-52. Bölüm-
Bölüm başlığı Şşhh 😏
Ama ondan öncesinde... Bir önceki bölüm düşük oy ve yorumlar beni bi tık üzdü desem, neredesiniz yorobun😢
Yazarınızı beslemenizi itinayla bekliyorum, kalksın kadehler şahlanarak haydi şerefe🍷💜
~ Keyifli okumalar ~
***
Yorucu bir gecenin sabahında çektikleri deliksiz uyku ile yeniden doğmuş gibi hissediyordu Jeon. Gözleri hafifçe aralanmadan önce burnunun ucuna değen sıcak tenden genzine doluşan mistik koku tanıdık olduğunda,dudakları kesik bir nefesi usulca bıraktı o an...
Sonsuza kadar '5 dakika daha' diye söylenmek istediği o kolların arasında, ikisi de üstsüz yarı çıplaktı.
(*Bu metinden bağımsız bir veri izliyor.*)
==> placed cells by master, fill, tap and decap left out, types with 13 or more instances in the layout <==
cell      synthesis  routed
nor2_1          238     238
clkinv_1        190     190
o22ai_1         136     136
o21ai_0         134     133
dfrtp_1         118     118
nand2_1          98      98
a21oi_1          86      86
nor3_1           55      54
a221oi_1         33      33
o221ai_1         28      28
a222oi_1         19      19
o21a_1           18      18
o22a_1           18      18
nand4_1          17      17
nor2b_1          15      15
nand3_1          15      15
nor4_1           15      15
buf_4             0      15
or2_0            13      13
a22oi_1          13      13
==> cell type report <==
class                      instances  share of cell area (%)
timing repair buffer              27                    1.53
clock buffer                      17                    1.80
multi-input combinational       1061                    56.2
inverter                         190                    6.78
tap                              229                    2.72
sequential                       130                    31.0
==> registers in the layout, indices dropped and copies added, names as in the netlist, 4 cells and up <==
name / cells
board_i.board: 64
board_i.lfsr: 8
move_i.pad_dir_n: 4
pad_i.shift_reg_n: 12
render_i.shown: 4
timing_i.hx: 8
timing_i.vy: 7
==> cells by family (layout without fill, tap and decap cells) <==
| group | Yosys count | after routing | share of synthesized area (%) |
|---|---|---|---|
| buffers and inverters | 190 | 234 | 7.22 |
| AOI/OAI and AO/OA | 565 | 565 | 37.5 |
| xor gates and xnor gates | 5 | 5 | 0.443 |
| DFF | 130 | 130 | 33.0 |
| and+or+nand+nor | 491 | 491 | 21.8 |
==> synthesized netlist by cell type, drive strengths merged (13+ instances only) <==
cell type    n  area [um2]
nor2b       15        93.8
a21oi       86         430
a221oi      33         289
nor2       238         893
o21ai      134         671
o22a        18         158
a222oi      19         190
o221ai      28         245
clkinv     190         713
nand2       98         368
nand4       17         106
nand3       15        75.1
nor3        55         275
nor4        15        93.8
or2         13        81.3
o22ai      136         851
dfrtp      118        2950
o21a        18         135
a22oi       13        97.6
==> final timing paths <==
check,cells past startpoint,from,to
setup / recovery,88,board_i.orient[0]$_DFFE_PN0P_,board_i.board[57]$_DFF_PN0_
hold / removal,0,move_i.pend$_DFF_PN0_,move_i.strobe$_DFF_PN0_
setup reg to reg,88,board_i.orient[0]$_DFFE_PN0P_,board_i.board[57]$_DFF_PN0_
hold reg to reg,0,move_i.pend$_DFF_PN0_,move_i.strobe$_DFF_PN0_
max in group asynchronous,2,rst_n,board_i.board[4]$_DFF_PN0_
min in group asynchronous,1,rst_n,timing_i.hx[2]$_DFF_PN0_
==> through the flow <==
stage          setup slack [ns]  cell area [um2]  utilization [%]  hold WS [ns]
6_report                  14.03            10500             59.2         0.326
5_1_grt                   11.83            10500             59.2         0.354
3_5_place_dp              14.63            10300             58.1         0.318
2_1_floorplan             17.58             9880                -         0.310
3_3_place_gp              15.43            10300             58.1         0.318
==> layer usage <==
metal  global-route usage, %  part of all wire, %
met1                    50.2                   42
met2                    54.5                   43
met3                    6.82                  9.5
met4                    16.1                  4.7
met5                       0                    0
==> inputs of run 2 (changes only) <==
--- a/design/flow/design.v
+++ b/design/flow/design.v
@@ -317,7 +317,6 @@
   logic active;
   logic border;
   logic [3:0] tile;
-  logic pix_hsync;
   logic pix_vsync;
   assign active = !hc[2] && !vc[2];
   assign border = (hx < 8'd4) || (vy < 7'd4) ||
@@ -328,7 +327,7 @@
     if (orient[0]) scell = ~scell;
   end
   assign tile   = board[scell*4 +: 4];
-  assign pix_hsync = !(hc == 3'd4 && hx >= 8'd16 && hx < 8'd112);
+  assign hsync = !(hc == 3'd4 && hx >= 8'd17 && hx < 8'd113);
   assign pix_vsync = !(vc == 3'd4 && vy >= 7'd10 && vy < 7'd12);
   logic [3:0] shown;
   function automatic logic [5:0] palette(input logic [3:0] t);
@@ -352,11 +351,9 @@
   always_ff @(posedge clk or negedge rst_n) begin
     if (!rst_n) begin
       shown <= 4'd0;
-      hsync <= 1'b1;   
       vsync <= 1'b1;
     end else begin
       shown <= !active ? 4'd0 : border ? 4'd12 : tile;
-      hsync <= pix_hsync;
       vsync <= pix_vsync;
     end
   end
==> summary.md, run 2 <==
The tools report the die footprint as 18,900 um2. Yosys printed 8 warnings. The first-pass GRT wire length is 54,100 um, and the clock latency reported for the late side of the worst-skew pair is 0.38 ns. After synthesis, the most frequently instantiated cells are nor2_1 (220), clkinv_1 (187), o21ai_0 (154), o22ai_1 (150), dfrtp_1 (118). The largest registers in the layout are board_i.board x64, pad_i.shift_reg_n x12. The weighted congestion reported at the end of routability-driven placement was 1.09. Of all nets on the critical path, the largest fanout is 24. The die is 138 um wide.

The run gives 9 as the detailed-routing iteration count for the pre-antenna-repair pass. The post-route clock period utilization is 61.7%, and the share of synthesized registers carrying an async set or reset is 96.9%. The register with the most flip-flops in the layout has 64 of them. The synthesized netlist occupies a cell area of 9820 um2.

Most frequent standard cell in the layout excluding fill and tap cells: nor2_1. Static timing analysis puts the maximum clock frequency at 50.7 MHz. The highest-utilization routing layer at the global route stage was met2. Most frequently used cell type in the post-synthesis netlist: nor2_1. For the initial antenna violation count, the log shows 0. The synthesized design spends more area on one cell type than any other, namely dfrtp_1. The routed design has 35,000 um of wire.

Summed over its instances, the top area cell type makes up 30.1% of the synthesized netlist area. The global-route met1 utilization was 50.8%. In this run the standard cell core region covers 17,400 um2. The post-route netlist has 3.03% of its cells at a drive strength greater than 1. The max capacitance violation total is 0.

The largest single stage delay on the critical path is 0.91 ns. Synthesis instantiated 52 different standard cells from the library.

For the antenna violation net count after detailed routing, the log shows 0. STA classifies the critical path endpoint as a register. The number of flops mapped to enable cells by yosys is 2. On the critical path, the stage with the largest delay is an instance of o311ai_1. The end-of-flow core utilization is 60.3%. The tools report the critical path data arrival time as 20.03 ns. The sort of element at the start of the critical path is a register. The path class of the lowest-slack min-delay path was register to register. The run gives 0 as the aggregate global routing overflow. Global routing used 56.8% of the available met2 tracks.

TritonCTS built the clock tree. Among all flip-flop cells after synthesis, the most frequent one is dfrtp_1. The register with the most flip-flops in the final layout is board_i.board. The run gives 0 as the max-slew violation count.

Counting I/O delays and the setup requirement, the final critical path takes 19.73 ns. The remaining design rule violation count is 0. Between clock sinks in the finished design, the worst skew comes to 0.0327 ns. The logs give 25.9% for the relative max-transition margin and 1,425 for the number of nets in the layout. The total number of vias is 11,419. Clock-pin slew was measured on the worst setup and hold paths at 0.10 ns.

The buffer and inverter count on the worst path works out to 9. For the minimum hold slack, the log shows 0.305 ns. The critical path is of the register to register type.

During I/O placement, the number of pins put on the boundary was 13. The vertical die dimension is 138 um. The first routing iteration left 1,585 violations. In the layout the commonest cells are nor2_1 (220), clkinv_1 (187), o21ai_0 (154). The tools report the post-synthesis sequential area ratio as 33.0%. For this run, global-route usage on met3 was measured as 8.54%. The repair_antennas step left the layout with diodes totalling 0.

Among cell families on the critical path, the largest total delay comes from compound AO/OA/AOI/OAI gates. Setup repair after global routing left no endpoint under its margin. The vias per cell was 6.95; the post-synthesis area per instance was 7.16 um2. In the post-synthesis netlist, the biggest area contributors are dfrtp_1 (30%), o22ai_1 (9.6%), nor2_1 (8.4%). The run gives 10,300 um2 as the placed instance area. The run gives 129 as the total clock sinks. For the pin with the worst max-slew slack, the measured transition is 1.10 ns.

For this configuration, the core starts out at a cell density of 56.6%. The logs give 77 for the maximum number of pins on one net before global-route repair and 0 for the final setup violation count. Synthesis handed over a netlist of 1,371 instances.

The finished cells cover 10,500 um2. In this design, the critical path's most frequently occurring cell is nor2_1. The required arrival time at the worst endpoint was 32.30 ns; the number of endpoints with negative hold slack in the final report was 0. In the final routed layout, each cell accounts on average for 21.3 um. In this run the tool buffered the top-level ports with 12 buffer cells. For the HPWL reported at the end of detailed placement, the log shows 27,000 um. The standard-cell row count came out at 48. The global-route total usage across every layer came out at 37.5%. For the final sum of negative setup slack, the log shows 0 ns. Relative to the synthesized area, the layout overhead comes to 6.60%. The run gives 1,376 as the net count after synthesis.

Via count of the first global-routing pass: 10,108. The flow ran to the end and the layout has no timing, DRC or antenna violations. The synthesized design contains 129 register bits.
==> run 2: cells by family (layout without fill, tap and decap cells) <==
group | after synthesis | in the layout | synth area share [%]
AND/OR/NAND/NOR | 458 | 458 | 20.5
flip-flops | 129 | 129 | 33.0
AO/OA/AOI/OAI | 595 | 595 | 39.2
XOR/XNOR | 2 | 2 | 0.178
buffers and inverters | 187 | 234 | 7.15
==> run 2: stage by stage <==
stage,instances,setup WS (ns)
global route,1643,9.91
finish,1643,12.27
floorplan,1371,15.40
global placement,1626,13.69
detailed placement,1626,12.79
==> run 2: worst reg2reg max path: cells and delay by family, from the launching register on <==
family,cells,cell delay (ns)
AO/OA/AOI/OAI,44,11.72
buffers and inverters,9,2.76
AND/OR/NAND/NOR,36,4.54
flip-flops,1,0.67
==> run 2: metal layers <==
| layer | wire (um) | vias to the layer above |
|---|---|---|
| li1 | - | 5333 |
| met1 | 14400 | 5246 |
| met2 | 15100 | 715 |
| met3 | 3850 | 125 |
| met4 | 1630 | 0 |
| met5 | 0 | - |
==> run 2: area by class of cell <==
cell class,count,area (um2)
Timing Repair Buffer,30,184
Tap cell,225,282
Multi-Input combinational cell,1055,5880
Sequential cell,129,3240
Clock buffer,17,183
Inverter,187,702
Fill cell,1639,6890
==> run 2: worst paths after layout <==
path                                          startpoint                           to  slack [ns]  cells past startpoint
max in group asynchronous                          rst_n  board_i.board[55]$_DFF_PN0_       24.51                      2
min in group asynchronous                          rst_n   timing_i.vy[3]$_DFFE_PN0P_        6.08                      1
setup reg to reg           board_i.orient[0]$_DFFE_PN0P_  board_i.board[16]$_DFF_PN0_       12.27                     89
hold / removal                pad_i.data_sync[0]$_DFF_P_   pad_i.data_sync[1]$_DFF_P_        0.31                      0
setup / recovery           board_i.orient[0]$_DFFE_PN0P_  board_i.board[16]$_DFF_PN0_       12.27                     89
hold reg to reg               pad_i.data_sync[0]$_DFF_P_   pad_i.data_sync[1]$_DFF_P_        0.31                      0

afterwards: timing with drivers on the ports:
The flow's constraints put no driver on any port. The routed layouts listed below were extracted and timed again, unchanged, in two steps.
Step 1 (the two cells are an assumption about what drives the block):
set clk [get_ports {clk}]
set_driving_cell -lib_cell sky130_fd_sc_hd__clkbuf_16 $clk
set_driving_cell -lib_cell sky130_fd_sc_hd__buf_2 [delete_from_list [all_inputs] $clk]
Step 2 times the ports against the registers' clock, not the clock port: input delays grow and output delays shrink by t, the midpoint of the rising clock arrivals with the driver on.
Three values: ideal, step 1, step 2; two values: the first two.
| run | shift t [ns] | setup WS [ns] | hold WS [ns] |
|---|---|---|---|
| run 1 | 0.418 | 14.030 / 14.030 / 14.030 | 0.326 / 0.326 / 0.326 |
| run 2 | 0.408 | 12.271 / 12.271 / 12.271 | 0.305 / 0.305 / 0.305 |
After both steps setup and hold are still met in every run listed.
Background: an optimization exercise with open tools, aiming at small area, a short achievable clock period and few clock cycles per item. Do not read the settings as production practice. Only the layout flow was run in this run; the RTL was not checked for function there. Power figures rest on the tool's default switching activity, not on a simulated workload.

--- flow/config.mk ---
export PLATFORM = sky130hd
export DESIGN_NAME = running_mean_stddev
export DESIGN_NICKNAME = running_mean_stddev
export VERILOG_FILES = /design/flow/design.v
export SDC_FILE = /design/flow/constraint.sdc
export NUM_CORES = 4
export LEC_CHECK = 0
export CAP_MARGIN = 20
export CORE_MARGIN = 2
export CORE_UTILIZATION = 40
export SLEW_MARGIN = 20
--- flow/constraint.sdc ---
create_clock -name core_clock -period 11.0 [get_ports {aclk}]
set_input_delay 2.2000 -clock core_clock [delete_from_list [all_inputs] [get_ports {aclk}]]
set_output_delay 2.2000 -clock core_clock [all_outputs]
set_load 0.01 [all_outputs]
--- flow/design.v ---
package rms_pkg;
    localparam int CNT_W = 17;    
    localparam int SUM_W = 32;    
    localparam int SQ_W  = 47;    
    localparam logic [1:0] STATUS_OK       = 2'd0;
    localparam logic [1:0] STATUS_FEW      = 2'd1;
    localparam logic [1:0] STATUS_OVERFLOW = 2'd2;
endpackage
module running_mean_stddev #(
    parameter int MAX_COUNT   = 65536,
    parameter int FRAC_BITS   = 16
) (
    input  logic        aclk,
    input  logic        aresetn,
    input  logic        s_axis_tvalid,
    output logic        s_axis_tready,
    input  logic [15:0] s_axis_tdata,    
    input  logic        s_axis_tlast,
    output logic        m_axis_tvalid,
    input  logic        m_axis_tready,
    output logic [87:0] m_axis_tdata,    
    input  logic        psel,
    input  logic        penable,
    input  logic        pwrite,
    input  logic [1:0]  paddr,
    input  logic [31:0] pwdata,
    output logic [31:0] prdata,
    output logic        pready
);
    localparam int CW = rms_pkg::CNT_W;
    localparam int SW = rms_pkg::SUM_W;
    localparam int QW = rms_pkg::SQ_W;
    localparam logic [1:0] A_IDLE = 2'd0;
    localparam logic [1:0] A_PREP = 2'd1;
    localparam logic [1:0] A_RUN  = 2'd2;
    localparam logic [1:0] A_DONE = 2'd3;
    logic mode_reg;
    always_ff @(posedge aclk) begin
        if (!aresetn) mode_reg <= 1'b0;
        else if (psel && penable && pwrite && paddr == 2'd0) mode_reg <= pwdata[0];
    end
    assign pready = 1'b1;
    assign prdata = {31'd0, mode_reg};
    logic        f0_v, f0_l, f0_m;
    logic [15:0] f0_x;
    logic        rdy_reg;      
    logic        aok_reg;      
    logic [1:0]  a_st;
    logic [4:0]  a_step;
    logic        b_run, b_valid;
    logic [4:0]  b_step;
    logic acc_in, f0_hold, f0_go, a_load, b_free, a_hand;
    assign s_axis_tready = rdy_reg;
    assign acc_in  = s_axis_tvalid && rdy_reg;
    assign f0_hold = f0_v && f0_l && !aok_reg;
    assign f0_go   = f0_v && !f0_hold;
    assign a_load  = f0_go && f0_l;
    assign b_free  = !b_run && (!b_valid || m_axis_tready);
    assign a_hand  = (a_st == A_DONE) && b_free;
    logic [1:0] a_st_n;
    logic       f0_v_n, f0_l_n, b_run_n, b_valid_n, aok_n;
    always_comb begin
        a_st_n = a_st;
        unique case (a_st)
            A_IDLE: a_st_n = A_IDLE;
            A_PREP: a_st_n = A_RUN;
            A_RUN:  a_st_n = (a_step == 5'd0) ? A_DONE : A_RUN;
            A_DONE: a_st_n = a_hand ? A_IDLE : A_DONE;
            default: a_st_n = A_IDLE;
        endcase
        if (a_load) a_st_n = A_PREP;
    end
    assign b_run_n   = a_hand || (b_run && b_step != 5'd31);
    assign b_valid_n = (b_run && b_step == 5'd31) || (b_valid && !m_axis_tready);
    assign aok_n     = (a_st_n == A_IDLE) || (a_st_n == A_DONE && !b_run_n && !b_valid_n);
    assign f0_v_n    = f0_hold || acc_in;
    assign f0_l_n    = f0_hold || s_axis_tlast;
    always_ff @(posedge aclk) begin
        if (!aresetn) begin
            rdy_reg <= 1'b1;
            aok_reg <= 1'b1;
            f0_v    <= 1'b0;
            a_st    <= A_IDLE;
            b_run   <= 1'b0;
            b_valid <= 1'b0;
        end else begin
            rdy_reg <= !(f0_v_n && f0_l_n) || aok_n;
            aok_reg <= aok_n;
            f0_v    <= f0_v_n;
            a_st    <= a_st_n;
            b_run   <= b_run_n;
            b_valid <= b_valid_n;
        end
    end
    always_ff @(posedge aclk) begin
        if (!f0_hold) begin
            f0_x <= s_axis_tdata;
            f0_l <= s_axis_tlast;
            f0_m <= mode_reg;
        end
    end
    logic [CW-1:0] cnt_reg, cnt_n;
    logic [SW-1:0] sum_reg, sum_n;
    logic [QW-1:0] acc_s, acc_c, ns, nc;
    logic          ovf_reg, ovf_n, take, g, clear;
    logic [15:0]   x_eff;
    assign take  = !cnt_reg[CW-1];           
    assign g     = f0_go && take;
    assign x_eff = g ? f0_x : 16'd0;
    assign sum_n = sum_reg + {{(SW-16){x_eff[15]}}, x_eff};
    assign cnt_n = cnt_reg + CW'(g);
    assign ovf_n = ovf_reg | (f0_go && !take);
    assign clear = !aresetn || a_load;
    rms_sqacc u_sq (.x(x_eff), .acc_s(acc_s), .acc_c(acc_c), .ns(ns), .nc(nc));
    always_ff @(posedge aclk) begin
        cnt_reg <= clear ? '0 : cnt_n;
        sum_reg <= clear ? '0 : sum_n;
        acc_s   <= clear ? '0 : ns;
        acc_c   <= clear ? '0 : nc;
        ovf_reg <= clear ? 1'b0 : ovf_n;
    end
    logic [CW-1:0] an;
    logic [SW-1:0] as;         
    logic [QW-1:0] aq;         
    logic [63:0]   aN;         
    logic [33:0]   aD;
    logic          aneg, aovf, amode;
    logic [31:0] an32, lzx;
    logic [4:0]  lz_hi;
    logic        nb, mb;
    logic [63:0] a_r0, a_r1, a_r2, a_cs, a_cc;
    assign an32 = 32'(an);
    assign nb   = an32[a_step];
    assign mb   = as[a_step];
    assign lzx  = (as ^ {SW{as[SW-1]}}) | an32;
    always_comb begin
        lz_hi = 5'd0;
        for (int i = 0; i < 32; i++) if (lzx[i]) lz_hi = 5'(i);
    end
    assign a_r0 = {aN[62:0], 1'b0};
    assign a_r1 = nb ? 64'(aq) : 64'd0;
    assign a_r2 = ~(mb ? 64'(as) : 64'd0);
    assign a_cs = a_r0 ^ a_r1 ^ a_r2;
    assign a_cc = {((a_r0[62:0] & a_r1[62:0]) | (a_r0[62:0] & a_r2[62:0]) |
                    (a_r1[62:0] & a_r2[62:0])), 1'b1};
    always_ff @(posedge aclk) begin
        if (a_load) begin
            an    <= cnt_n;
            as    <= sum_n;
            aq    <= ns;
            aN    <= 64'(nc);
            aovf  <= ovf_n;
            amode <= f0_m && (cnt_n >= CW'(2));
        end else if (a_st == A_PREP) begin
            aq     <= aq + aN[QW-1:0];
            aneg   <= as[SW-1];
            as     <= as[SW-1] ? -as : as;
            a_step <= lz_hi + 5'(as[SW-1]);
            aN     <= '0;
            aD     <= '0;
        end else if (a_st == A_RUN) begin
            aN     <= a_cs + a_cc;
            aD     <= {aD[32:0], 1'b0} + (nb ? 34'(an - CW'(amode)) : 34'd0);
            a_step <= a_step - 5'd1;
        end
    end
    logic [64:0] bR;           
    logic [61:0] bP;
    logic [31:0] bL, bq, bZ;
    logic [33:0] bD;
    logic [15:0] brem;
    logic [CW-1:0] bn;
    logic [1:0]  bst;
    logic        bneg;
    logic        bs, bge;
    logic [64:0] b_t, b_x1, b_x2, b_cs, b_cc;
    logic [16:0] b_rem2;
    logic [17:0] b_diff;
    logic [47:0] b_dv;
    assign bs   = !bR[64];
    assign b_t  = {bR[62:0], bL[31:30]};
    assign b_x1 = {1'b0, bP, 2'b00} ^ {65{bs}};
    assign b_x2 = ~{31'd0, bD};
    assign b_cs = b_t ^ b_x1 ^ b_x2;
    assign b_cc = {((b_t[63:0] & b_x1[63:0]) | (b_t[63:0] & b_x2[63:0]) |
                    (b_x1[63:0] & b_x2[63:0])), 1'b1};
    assign b_rem2 = {brem, bZ[31]};
    assign b_diff = {1'b0, b_rem2} - {1'b0, bn};
    assign bge    = !b_diff[17];
    assign b_dv = aneg ? {as - 32'd1, 16'(-an)} : {as, 16'd0};
    always_ff @(posedge aclk) begin
        if (a_hand) begin
            bR   <= 65'(aN[63:32]);
            bL   <= aN[31:0];
            bP   <= '0;
            bD   <= aD;
            bn   <= an;
            bst  <= aovf ? rms_pkg::STATUS_OVERFLOW :
                    (an < CW'(2) ? rms_pkg::STATUS_FEW : rms_pkg::STATUS_OK);
            bneg <= aneg;
            brem <= b_dv[47:32];
            bZ   <= b_dv[31:0];
            b_step <= 5'd0;
        end else if (b_run) begin
            bR   <= b_cs + b_cc + 65'(bs);
            bP   <= {bP[60:0], 1'b0} + (bs ? 62'(bD) : ~{28'd0, bD}) + 62'(!bs);
            bq   <= {bq[30:0], bs};
            bL   <= {bL[29:0], 2'b00};
            brem <= bge ? b_diff[15:0] : b_rem2[15:0];
            bZ   <= {bZ[30:0], bge ^ bneg};
            b_step <= b_step + 5'd1;
        end
    end
    assign m_axis_tvalid = b_valid;
    assign m_axis_tdata  = {5'd0, bst, bn, bq[30:0], !bR[64], bZ};
endmodule
This design comes from an exercise in tuning for small area, a short achievable clock period and few clock cycles per item on the open sky130 flow, not from production work.
The RTL was checked by simulation tests, not by an equivalence proof against the original design.

### flow/run.sh
#!/bin/bash
# synth_recipe.tcl (not shown) runs the flow's synth.tcl, then flattens the netlist and writes it again
# the make line also repeats each setting of config.mk as NAME=value (left out here)
make -C /OpenROAD-flow-scripts/flow DESIGN_CONFIG=/design/flow/config.mk WORK_HOME=/design/flow/orfs CLKGATE_MAP_FILE= SYNTH_SCRIPT=/design/flow/synth_recipe.tcl finish
### flow/config.mk
export PLATFORM = sky130hd
export DESIGN_NAME = nearest_neighbor_multi_metric
export DESIGN_NICKNAME = nearest_neighbor_multi_metric
export VERILOG_FILES = /design/flow/design.v
export SDC_FILE = /design/flow/constraint.sdc
export NUM_CORES = 4
export LEC_CHECK = 0
export CAP_MARGIN = 35
export CORE_MARGIN = 2
export CORE_UTILIZATION = 40
export SLEW_MARGIN = 35
### flow/constraint.sdc
create_clock -name core_clock -period 11.0 [get_ports {clk}]
set_input_delay 2.2000 -clock core_clock [delete_from_list [all_inputs] [get_ports {clk}]]
set_output_delay 2.2000 -clock core_clock [all_outputs]
set_load 0.01 [all_outputs]
This is an optimization exercise on Yosys and OpenROAD, whose aim is small area, a short achievable clock period and few clock cycles, not a production implementation. RTL that was checked went through simulation tests only; none was proved equivalent to the original. The RTL of run 2 was laid out without a check of its function.

==> flow/design.v (outline; a module is shown in full before it is edited, if it fits) <==
// module fwdkm_seq: 7704 lines
// module fwd_fa: 10 lines
// module fwd_ha: 9 lines
module fwdkm_seq #(
  parameter int unsigned NJ    = 3,
  parameter int unsigned ANG_W = 32,
  parameter int unsigned COS_W = 32,
  parameter int unsigned LEN_W = 16,
  parameter int unsigned ACC_W = 64
) (
  input  logic                 clk,
  input  logic                reset,
  input  logic                in_valid,
  output logic                in_ready,
  input  logic [ANG_W-1:0]    yaw_ang,
  input  logic [NJ*ANG_W-1:0] jnt_ang,
  input  logic [NJ*ANG_W-1:0] jnt_off,
  input  logic [NJ*LEN_W-1:0] link_len,
  input  logic [LEN_W-1:0]    base_h,
  output logic                cos_req_valid,
  input  logic                cos_req_ready,
  output logic [ANG_W-1:0]    cos_req_angle,
  input  logic                cos_rsp_valid,
  input  logic [COS_W-1:0]    cos_rsp_data,
  output logic                out_valid,
  input  logic                out_ready,
  output logic [ACC_W-1:0]    pos_x,
  output logic [ACC_W-1:0]    pos_y,
  output logic [ACC_W-1:0]    pos_z,
  output logic                busy
);
  // ...
==> flow/flow/run.sh <==
#!/bin/bash
set -euo pipefail
bash standard.sh SETUP_SLACK_MARGIN=7.5 'BUFFER_PORTS_ARGS=-buffer_cell sky130_fd_sc_hd__buf_1' finish > standard_flow.log 2>&1
==> flow/standard.sh <==
#!/bin/bash
# synth_recipe.tcl (not shown) runs the flow's synth.tcl, then flattens the netlist and writes it again
# the make line also repeats each setting of config.mk as NAME=value (left out here)
make -C /OpenROAD-flow-scripts/flow DESIGN_CONFIG=/design/flow/config.mk WORK_HOME=/design/flow/orfs CLKGATE_MAP_FILE= SYNTH_SCRIPT=/design/flow/synth_recipe.tcl "${@:-finish}"
==> flow/config.mk <==
export PLATFORM = sky130hd
export DESIGN_NAME = fwdkm_seq
export DESIGN_NICKNAME = fwdkm_seq
export VERILOG_FILES = /design/flow/design.v
export SDC_FILE = /design/flow/constraint.sdc
export NUM_CORES = 4
export LEC_CHECK = 0
export CAP_MARGIN = 20
export CORE_MARGIN = 5
export CORE_UTILIZATION = 40
export CTS_BUF_LIST = sky130_fd_sc_hd__clkbuf_8
export CTS_CLUSTER_DIAMETER = 80
export CTS_CLUSTER_SIZE = 15
export SLEW_MARGIN = 20
export SYNTH_HIERARCHICAL = 1
export TNS_END_PERCENT = 0
==> flow/constraint.sdc <==
create_clock -name core_clock -period 13.0 [get_ports {clk}]
set_input_delay 2.6000 -clock core_clock [delete_from_list [all_inputs] [get_ports {clk}]]
set_output_delay 2.6000 -clock core_clock [all_outputs]
set_load 0.01 [all_outputs]
==> impl_results.md, run 1 <==
* Status: finished clean
* Synth top area share at 29.54%
* Complex-gate fraction of the synthesized area at 13.73%
* Synth Area in Simple Gates at roughly 7%
* Final setup margin at 7.249 ns
* Layout sequential cell count at ~670
* Placed inst area at roughly 60000 sq um
* Clock Latency Late Sink at 0.81 ns
* Most common cell after layout, fill and taps aside: xnor2_1
* Syn Std Cell Area at 57640 sq um
* Post-Synth XOR/XNOR Area at 12.06%
* Share of post-route cells with drive strength above 1 at 7.749%
* # diodes at 22
* Top flop regs: px_q x56, pz_q x56
* CTS Root Cell: clkbuf_8
* Worst path top cell family by delay: simple AND/OR/NAND/NOR gates
* Largest area contributor in the netlist: edfxtp_1
* Period minus WS final at 5.751 ns
* Largest family of logic cells by synthesized area: adder cells
* Worst Hold End: ry_q[45]
* Min-delay src: y_q[45]
* Worst-margin pin slew at approximately 1.1 ns
* Hold Vio Cnt, Final at 0
* Hpwl dp at 121.8 mm
* Biggest Area Class: multi-input combinational cells
* Final Setup Violations at 0
* First-pass GRT wire length at about 250 mm
* Seq/total area at 30.60%
* Post-synth net total at 6396
* Fin. max-slew vios at 0
* CTS tree: done
* DRC errors left at 0
* Max frequency at roughly 170 MHz
* Rows at 139
Testbench counts, summed over its fixed seeds: cycles 3,144.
Hatta ilk kez Taehyung'tan önce uyanmış, acelesizce onun kusursuzluğunu izliyordu.
Uyumaktan şişen gözleriyle her zamanki sert haline tezat bu sefer tatlı görünüyorken, biraz daha aşağıdaki kırmızı lekelerde daha büyük bir irade testi vardı. Yastığa yan yaslanan yanakları arasında hafifçe sıkışan dudakları... İlahi bir kalemden çıkan başyapıtı yüceliğini haykırıyordu.
Birbirlerine dönük olan ikiliden genç, biraz daha aşağıda olduğu için onun göğüs hizasından yukarı kaldırmıştı yavaşça başını daha iyi görebilmek için adamını.
Hala derin derin sesli nefesler alıyor, uykusunun en keyifli yerinde gibi rahat görünüyordu. Bu her zamankinden farklı sakin tablo, Jeongguk'u gülümsetti. Hatta izlerken bakışları ağırlaşmıştı bir an için.
Deli gibi yorulduğunu biliyordum işte...|
Saten pikenin altındaki ellerinden birini, onu uyandırmamaya özen göstererek usulca dışarı çıkarıp işaret parmağının ucuyla bir tüy gibi hafifçe dokunmuştu esmerin alt dudağındaki et parçasına. Yutkundu.
"Nasıl da güzelsin..." diye fısıldadığında, ne söylediğini farkında bile değildi.
Bunu o uyanıkken söylese, Taehyung'un çatılmış sert kaşlarını şimdiden hayal edebiliyorken, daha da keyifli hissetti.
O esnada bakışları, esmerin parıldayan boynu ve köprücük kemiklerine özenle işlenen mor izleri bulduğunda, kendisinin de aynı durumda olduğunu biliyordu. İçi gıdıklandı.
Sonrasında ise düşüncelerde dalıp gittiğini farkettiği ilk an, kendi dudaklarını istemsizce birbirine bastırmış ve ayak parmakları hafifçe gerilmişti şimdi.
İrisleri anlık gelen öpme isteğiyle şöyle bir baktı önce Kavruk tenlinin yüzüne, uyuyup uyumadığını iyice kontrol ettiği gibiyse hafifçe yükseldi önce ona doğru. Hareketleri temkinliydi.
Tam da dudaklarına doğru yol almıştı ki... O an Kim Taehyung'un sağ gözünün hemen altındaki zarif ben'e ilişen bakışlarıyla duraksamıştı ansızın.
Dün gece birbirlerinin hem avı hem de avcısı olurken fazla tahribattan şişen dudakları, gittiği yolculukta rota değiştirerek bu sefer oraya yöneldi.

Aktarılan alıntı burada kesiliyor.